Peace and Stability:
- Political solutions to extremism and militancy
- Socioeconomic uplift of conflict-affected regions

Education and Health:
- Minimum 5% of GDP allocation for education
- Technical education and teacher training programs
- Community-based Basic Health Units and mobile health clinics

Tribal Reforms:
- Integration of FATA into KP (eventually achieved post-2018)
- Political representation of tribal populations in mainstream governance structures

===2018 Policy Continuity===
Despite not winning seats in 2018, QWP continued to advocate key policy issues through its speeches and public position papers:

CPEC Transparency:
- Greater inclusion of KP in China–Pakistan Economic Corridor (CPEC) decisions
- Allocation of Special Economic Zones and transport routes for KP

Youth and Employment:
- Digital literacy drives in rural areas
- Establishment of vocational centers
- Reinstatement of student unions in universities

Minority and Women Rights:
- Representation of religious minorities in party policy forums
- Empowerment of women via local government reservations and skills training

===2024 Election Manifesto===
The 2024 document, titled Muttafiqa Taraqqi Ka Rasta (A United Path to Progress), outlines a 20-point reform plan focusing on human development, institutional reform, and inclusive growth.
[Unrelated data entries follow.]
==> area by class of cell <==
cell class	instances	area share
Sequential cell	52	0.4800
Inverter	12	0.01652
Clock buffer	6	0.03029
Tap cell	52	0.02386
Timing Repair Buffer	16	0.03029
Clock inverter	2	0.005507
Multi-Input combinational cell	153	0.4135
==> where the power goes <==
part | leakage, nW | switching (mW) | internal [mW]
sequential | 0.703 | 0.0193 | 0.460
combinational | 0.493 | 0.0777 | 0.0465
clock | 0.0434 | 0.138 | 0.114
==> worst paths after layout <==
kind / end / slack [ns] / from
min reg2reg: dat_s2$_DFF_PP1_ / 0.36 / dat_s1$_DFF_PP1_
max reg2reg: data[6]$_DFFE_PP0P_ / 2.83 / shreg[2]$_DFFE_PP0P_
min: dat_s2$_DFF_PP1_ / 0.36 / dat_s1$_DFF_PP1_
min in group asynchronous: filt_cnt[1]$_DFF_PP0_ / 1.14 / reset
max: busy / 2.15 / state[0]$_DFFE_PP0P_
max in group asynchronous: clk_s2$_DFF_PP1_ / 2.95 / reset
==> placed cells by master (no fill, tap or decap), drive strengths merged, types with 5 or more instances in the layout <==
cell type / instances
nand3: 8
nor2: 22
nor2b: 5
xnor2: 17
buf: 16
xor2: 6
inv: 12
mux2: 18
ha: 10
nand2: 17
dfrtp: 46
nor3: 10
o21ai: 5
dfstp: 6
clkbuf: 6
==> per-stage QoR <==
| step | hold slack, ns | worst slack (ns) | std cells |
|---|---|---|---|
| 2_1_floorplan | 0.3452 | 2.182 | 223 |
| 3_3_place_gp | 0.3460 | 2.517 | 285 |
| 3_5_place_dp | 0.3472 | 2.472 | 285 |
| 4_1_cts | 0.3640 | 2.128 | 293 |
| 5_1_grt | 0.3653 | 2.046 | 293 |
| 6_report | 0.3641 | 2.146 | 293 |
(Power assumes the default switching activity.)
==> src/rtl/debounced_updown_counter.sv <==
// debounced_updown_counter: debounced three-button up/down/load counter with wrap or saturate
//   clk   : system clock
//   reset : asynchronous active-low reset, released through a 2-flop synchroniser
//   bus   : slave side of debounced_updown_counter_if (raw buttons, direction, load value,
//           count, terminal, step_pulse)
module debounced_updown_counter #(
    parameter int WIDTH            = 4,
    parameter int PRESCALE_BITS    = 10,
    parameter int DEBOUNCE_SAMPLES = 4,
    parameter int SATURATE         = 0
) (
    input logic                      clk,
    input logic                      reset,
    debounced_updown_counter_if.slave bus
);
    logic [1:0]               rs;
    logic                     rst_n;
    logic [3:0]               s1, s2;
    logic [PRESCALE_BITS-1:0] pre;
    logic                     tick;
    logic [2:0]               rel;
    logic                     d, step, go_up, last_up, last_up_n;
    logic [WIDTH-1:0]         cnt, nxt_cnt;
    logic                     terminal, step_pulse;

    // Assertion is immediate through the async clear of rs; release is synchronised.
    always_ff @(posedge clk or negedge reset)
        if (!reset) rs <= '0;
        else        rs <= {rs[0], 1'b1};
    assign rst_n = rs[1];

    // {direction, load, down, up}; buttons idle high (released), direction defaults to up.
    always_ff @(posedge clk or negedge rst_n)
        if (!rst_n) begin
            s1 <= '1;
            s2 <= '1;
        end else begin
            s1 <= {bus.direction, bus.load_raw, bus.step_down_raw, bus.step_up_raw};
            s2 <= s1;
        end

    always_ff @(posedge clk or negedge rst_n)
        if (!rst_n) pre <= '0;
        else        pre <= pre + 1'b1;
    assign tick = &pre;

    // rel[0]=up, rel[1]=down, rel[2]=load; each strobes once on a stable 0->1 (release).
    for (genvar i = 0; i < 3; i++) begin : g_db
        logic [DEBOUNCE_SAMPLES-1:0] sh, nxt;
        logic                        st, r;
        assign nxt = {sh[DEBOUNCE_SAMPLES-2:0], s2[i]};
        always_ff @(posedge clk or negedge rst_n)
            if (!rst_n) begin
                sh <= '1;
                st <= 1'b1;
                r  <= 1'b0;
            end else begin
                r <= tick && (&nxt) && !st;
                if (tick) begin
                    sh <= nxt;
                    st <= (&nxt) ? 1'b1 : (~|nxt) ? 1'b0 : st;
                end
            end
        assign rel[i] = r;
    end

    assign d = s2[3];

    // Load wins over steps; simultaneous up and down releases cancel out.
    always_comb begin
        step      = rel[0] ^ rel[1];
        go_up     = rel[0] ? d : !d;
        nxt_cnt   = rel[2] ? bus.load_value :
                    !step  ? cnt :
                    go_up  ? (((&cnt) && SATURATE != 0) ? cnt : cnt + 1'b1) :
                             (((~|cnt) && SATURATE != 0) ? cnt : cnt - 1'b1);
        last_up_n = (!rel[2] && step) ? go_up : last_up;
    end

    always_ff @(posedge clk or negedge rst_n)
        if (!rst_n) begin
            cnt        <= '0;
            step_pulse <= 1'b0;
            terminal   <= 1'b0;
            last_up    <= 1'b1;
        end else begin
            cnt        <= nxt_cnt;
            step_pulse <= nxt_cnt != cnt;
            terminal   <= last_up_n ? (&nxt_cnt) : (~|nxt_cnt);
            last_up    <= last_up_n;
        end

    assign bus.count      = cnt;
    assign bus.terminal   = terminal;
    assign bus.step_pulse = step_pulse;
endmodule

==> src/flat_wrapper.sv <==
// flat-port wrapper written by rule: the top's interface ports become plain ports
module debounced_updown_counter_flat 
#(
    parameter int WIDTH            = 4,
    parameter int PRESCALE_BITS    = 10,
    parameter int DEBOUNCE_SAMPLES = 4,
    parameter int SATURATE         = 0
)
  (clk, reset, bus_step_up_raw, bus_step_down_raw, bus_load_raw, bus_direction, bus_load_value, bus_count, bus_terminal, bus_step_pulse);
  debounced_updown_counter_if #(.WIDTH(WIDTH)) bus_i ();
  input logic clk;
  input logic reset;
  input wire logic [$bits(bus_i.step_up_raw)-1:0] bus_step_up_raw;
  input wire logic [$bits(bus_i.step_down_raw)-1:0] bus_step_down_raw;
  input wire logic [$bits(bus_i.load_raw)-1:0] bus_load_raw;
  input wire logic [$bits(bus_i.direction)-1:0] bus_direction;
  input wire logic [$bits(bus_i.load_value)-1:0] bus_load_value;
  output wire logic [$bits(bus_i.count)-1:0] bus_count;
  output wire logic [$bits(bus_i.terminal)-1:0] bus_terminal;
  output wire logic [$bits(bus_i.step_pulse)-1:0] bus_step_pulse;
  assign bus_i.step_up_raw = bus_step_up_raw;
  assign bus_i.step_down_raw = bus_step_down_raw;
  assign bus_i.load_raw = bus_load_raw;
  assign bus_i.direction = bus_direction;
  assign bus_i.load_value = bus_load_value;
  assign bus_count = bus_i.count;
  assign bus_terminal = bus_i.terminal;
  assign bus_step_pulse = bus_i.step_pulse;
  debounced_updown_counter #(.WIDTH(WIDTH), .PRESCALE_BITS(PRESCALE_BITS), .DEBOUNCE_SAMPLES(DEBOUNCE_SAMPLES), .SATURATE(SATURATE)) u_core (.clk(clk), .reset(reset), .bus(bus_i));
endmodule
File: src/rtl/ctrl_pkg.sv
// Shared types and encodings for the multicycle MIPS-subset control unit.
package ctrl_pkg;

    typedef enum logic [3:0] {
        S_FETCH  = 4'd0,
        S_DECODE = 4'd1,
        S_MEMADR = 4'd2,
        S_MEMRD  = 4'd3,
        S_MEMWB  = 4'd4,
        S_MEMWR  = 4'd5,
        S_EXEC   = 4'd6,
        S_RWB    = 4'd7,
        S_BRANCH = 4'd8,
        S_JUMP   = 4'd9,
        S_ADDIEX = 4'd10,
        S_ADDIWB = 4'd11
    } state_e;

    localparam logic [5:0] OP_RTYPE = 6'b000000;
    localparam logic [5:0] OP_LW    = 6'b100011;
    localparam logic [5:0] OP_SW    = 6'b101011;
    localparam logic [5:0] OP_BEQ   = 6'b000100;
    localparam logic [5:0] OP_J     = 6'b000010;
    localparam logic [5:0] OP_ADDI  = 6'b001000;

    localparam logic [1:0] ALUOP_ADD   = 2'b00;
    localparam logic [1:0] ALUOP_SUB   = 2'b01;
    localparam logic [1:0] ALUOP_FUNCT = 2'b10;

    localparam logic [1:0] SRCB_REG    = 2'b00;
    localparam logic [1:0] SRCB_FOUR   = 2'b01;
    localparam logic [1:0] SRCB_IMM    = 2'b10;
    localparam logic [1:0] SRCB_IMM_SH = 2'b11;

    localparam logic [1:0] PCSRC_ALU    = 2'b00;
    localparam logic [1:0] PCSRC_ALUOUT = 2'b01;
    localparam logic [1:0] PCSRC_JUMP   = 2'b10;

    typedef struct packed {
        logic       pc_write;
        logic       pc_write_cond;
        logic       ior_d;
        logic       mem_read;
        logic       mem_write;
        logic       ir_write;
        logic       mem_to_reg;
        logic       reg_dst;
        logic       reg_write;
        logic       alu_src_a;
        logic [1:0] alu_src_b;
        logic [1:0] alu_op;
        logic [1:0] pc_source;
        logic       instr_done;
    } ctrl_t;

    // DECODE successor; S_FETCH doubles as the "unsupported opcode" answer.
    function automatic state_e decode_next(input logic [5:0] opcode, input logic en_addi);
        state_e nxt;
        nxt = S_FETCH;
        case (opcode)
            OP_LW, OP_SW: nxt = S_MEMADR;
            OP_RTYPE:     nxt = S_EXEC;
            OP_BEQ:       nxt = S_BRANCH;
            OP_J:         nxt = S_JUMP;
            OP_ADDI:      nxt = en_addi ? S_ADDIEX : S_FETCH;
            default:      nxt = S_FETCH;
        endcase
        return nxt;
    endfunction

endpackage
[src/rtl/grf_scoreboard.sv]
// rtl/grf_scoreboard.sv - GRF in-flight write scoreboard and Tnew/Tuse stall unit (optional SB_ERR_CHECK_EN)
module grf_scoreboard #(
    parameter int MAX_INFLIGHT = 3,
    parameter int CNT_W        = 2,
    parameter int TNEW_W       = 2
) (
    input  logic              clk,
    input  logic              reset,
    input  logic              issue_valid,
    input  logic [4:0]        issue_rd,
    input  logic [TNEW_W-1:0] issue_tnew,
    input  logic [4:0]        rs_addr,
    input  logic [TNEW_W-1:0] rs_tuse,
    input  logic [4:0]        rt_addr,
    input  logic [TNEW_W-1:0] rt_tuse,
    input  logic              wb_we,
    input  logic [4:0]        wb_addr,
    output logic              stall,
    output logic              rs_busy,
    output logic              rt_busy,
    output logic [6:0]        inflight_total,
    output logic              err
);

    localparam logic [CNT_W-1:0] CNT_MAX = CNT_W'(MAX_INFLIGHT);

    // Entry 0 is kept at zero so $zero never looks busy.
    logic [CNT_W-1:0]  r_cnt  [0:31];
    logic [TNEW_W-1:0] r_tnew [0:31];
    logic [6:0]        r_total;

    logic              w_iss;
    logic              w_wb;
    logic [CNT_W-1:0]  w_rs_cnt;
    logic [CNT_W-1:0]  w_rt_cnt;
    logic [TNEW_W-1:0] w_rs_tnew;
    logic [TNEW_W-1:0] w_rt_tnew;
    logic [6:0]        w_sum;

    assign w_rs_cnt  = r_cnt[rs_addr];
    assign w_rt_cnt  = r_cnt[rt_addr];
    assign w_rs_tnew = r_tnew[rs_addr];
    assign w_rt_tnew = r_tnew[rt_addr];

    // Busy/stall decode; a write landing this cycle that retires the last
    // outstanding write is seen through the register file's bypass.
    always_comb begin
        rs_busy = (rs_addr != 5'd0) && (w_rs_cnt != '0) &&
                  !(wb_we && (wb_addr == rs_addr) && (w_rs_cnt == CNT_W'(1)));
        rt_busy = (rt_addr != 5'd0) && (w_rt_cnt != '0) &&
                  !(wb_we && (wb_addr == rt_addr) && (w_rt_cnt == CNT_W'(1)));
        stall   = (rs_busy && (w_rs_tnew > rs_tuse)) ||
                  (rt_busy && (w_rt_tnew > rt_tuse));
    end

    assign w_iss = issue_valid && !stall && (issue_rd != 5'd0);
    assign w_wb  = wb_we && (wb_addr != 5'd0);

    // Per-register counter and youngest-Tnew update.
    always_ff @(posedge clk) begin
        if (reset) begin
            for (int r = 0; r < 32; r++) begin
                r_cnt[r]  <= '0;
                r_tnew[r] <= '0;
            end
        end else begin
            r_cnt[0]  <= '0;
            r_tnew[0] <= '0;
            for (int r = 1; r < 32; r++) begin
                if (w_iss && (issue_rd == 5'(r)) && w_wb && (wb_addr == 5'(r))) begin
                    r_tnew[r] <= issue_tnew;
                end else if (w_iss && (issue_rd == 5'(r))) begin
                    if (r_cnt[r] != CNT_MAX)
                        r_cnt[r] <= r_cnt[r] + CNT_W'(1);
                    r_tnew[r] <= issue_tnew;
                end else if (w_wb && (wb_addr == 5'(r)) && (r_cnt[r] != '0)) begin
                    r_cnt[r] <= r_cnt[r] - CNT_W'(1);
                    if (r_cnt[r] == CNT_W'(1))
                        r_tnew[r] <= '0;
                    else if (r_tnew[r] != '0)
                        r_tnew[r] <= r_tnew[r] - TNEW_W'(1);
                end else if (r_tnew[r] != '0) begin
                    r_tnew[r] <= r_tnew[r] - TNEW_W'(1);
                end
            end
        end
    end

    // Sum of all counters as currently held.
    always_comb begin
        w_sum = 7'd0;
        for (int r = 1; r < 32; r++)
            w_sum = w_sum + 7'(r_cnt[r]);
    end

    // Registered total, one cycle behind the counters.
    always_ff @(posedge clk) begin
        if (reset) r_total <= 7'd0;
        else       r_total <= w_sum;
    end

    assign inflight_total = r_total;

`ifdef SB_ERR_CHECK_EN
    logic r_err;

    // Sticky protocol error: overflowing issue or underflowing writeback.
    always_ff @(posedge clk) begin
        if (reset)
            r_err <= 1'b0;
        else if ((w_iss && (r_cnt[issue_rd] == CNT_MAX)) ||
                 (w_wb && (r_cnt[wb_addr] == '0)))
            r_err <= 1'b1;
    end

    assign err = r_err;
`else
    assign err = 1'b0;
`endif

endmodule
Education and Human Capital:
- Increase education funding to 5% of GDP
- Free and compulsory schooling until matric level
- Reintroduction of student unions
- STEM curriculum and digital education tools

Health and Social Protection:
- 24/7 operational BHUs in each union council
- Free maternal and child healthcare in rural zones
- Mobile health clinics and telemedicine for tribal districts

Economy and Employment:
- Interest-free loans for youth entrepreneurs
- IT hubs in Charsadda District, Swat District, and Dir District
- Agro-industrial zones in northern KP

Tribal Development and Federal Equity:
- Dedicated development fund for merged districts
- Civilian oversight of Levies and Khasadar forces
- Representation of merged areas in civil service and judiciary

Governance and Accountability:
- Revival of local governments with fiscal autonomy
- Institutional reform of NAB and Election Commission of Pakistan
- Implementation of right-to-information laws at the district level

Foreign and Regional Policy:
- Normalization of trade and mobility with Afghanistan and Iran
- Greater provincial role in CPEC-related policy
- Advocacy for peaceful solutions in Kashmir and Palestine

===Vision 2025 and Beyond===
QWP’s long-term policy direction includes:
- Strengthening federalism through provincial control of natural and fiscal resources
- Making KP a hub of education, eco-tourism, and cross-border commerce
- Ensuring civilian supremacy in democratic governance
- Pursuing a foreign policy centered on regional stability and cultural diplomacy

==Public Welfare and Development Projects==

While Qaumi Watan Party (QWP) has historically operated as a regional political force in Khyber Pakhtunkhwa, it has actively supported public welfare initiatives during its tenure in coalition governments (2013–2018) and beyond. Its developmental priorities have focused on rural uplift, youth empowerment, education, healthcare, and local infrastructure.

===Education and Skill Development===
QWP has promoted inclusive access to education, especially for girls and underserved communities:

Free Midday Meal Program (2015–2017):
Pilot programs in Swat District and Charsadda District provided midday meals to reduce dropouts and address childhood malnutrition. These were coordinated via local governments and supported by QWP lawmakers.

Digital and IT Skill Training for Youth:
From 2016–2018, QWP’s Youth Wing collaborated with local IT professionals and NGOs to host digital literacy camps in Swat, Dir, and Charsadda. Focus areas included freelancing, basic coding, and online job skills for youth in post-conflict areas.

Student Union Advocacy:
QWP has repeatedly advocated for the revival of student unions across KP colleges and universities, emphasizing political education and youth leadership.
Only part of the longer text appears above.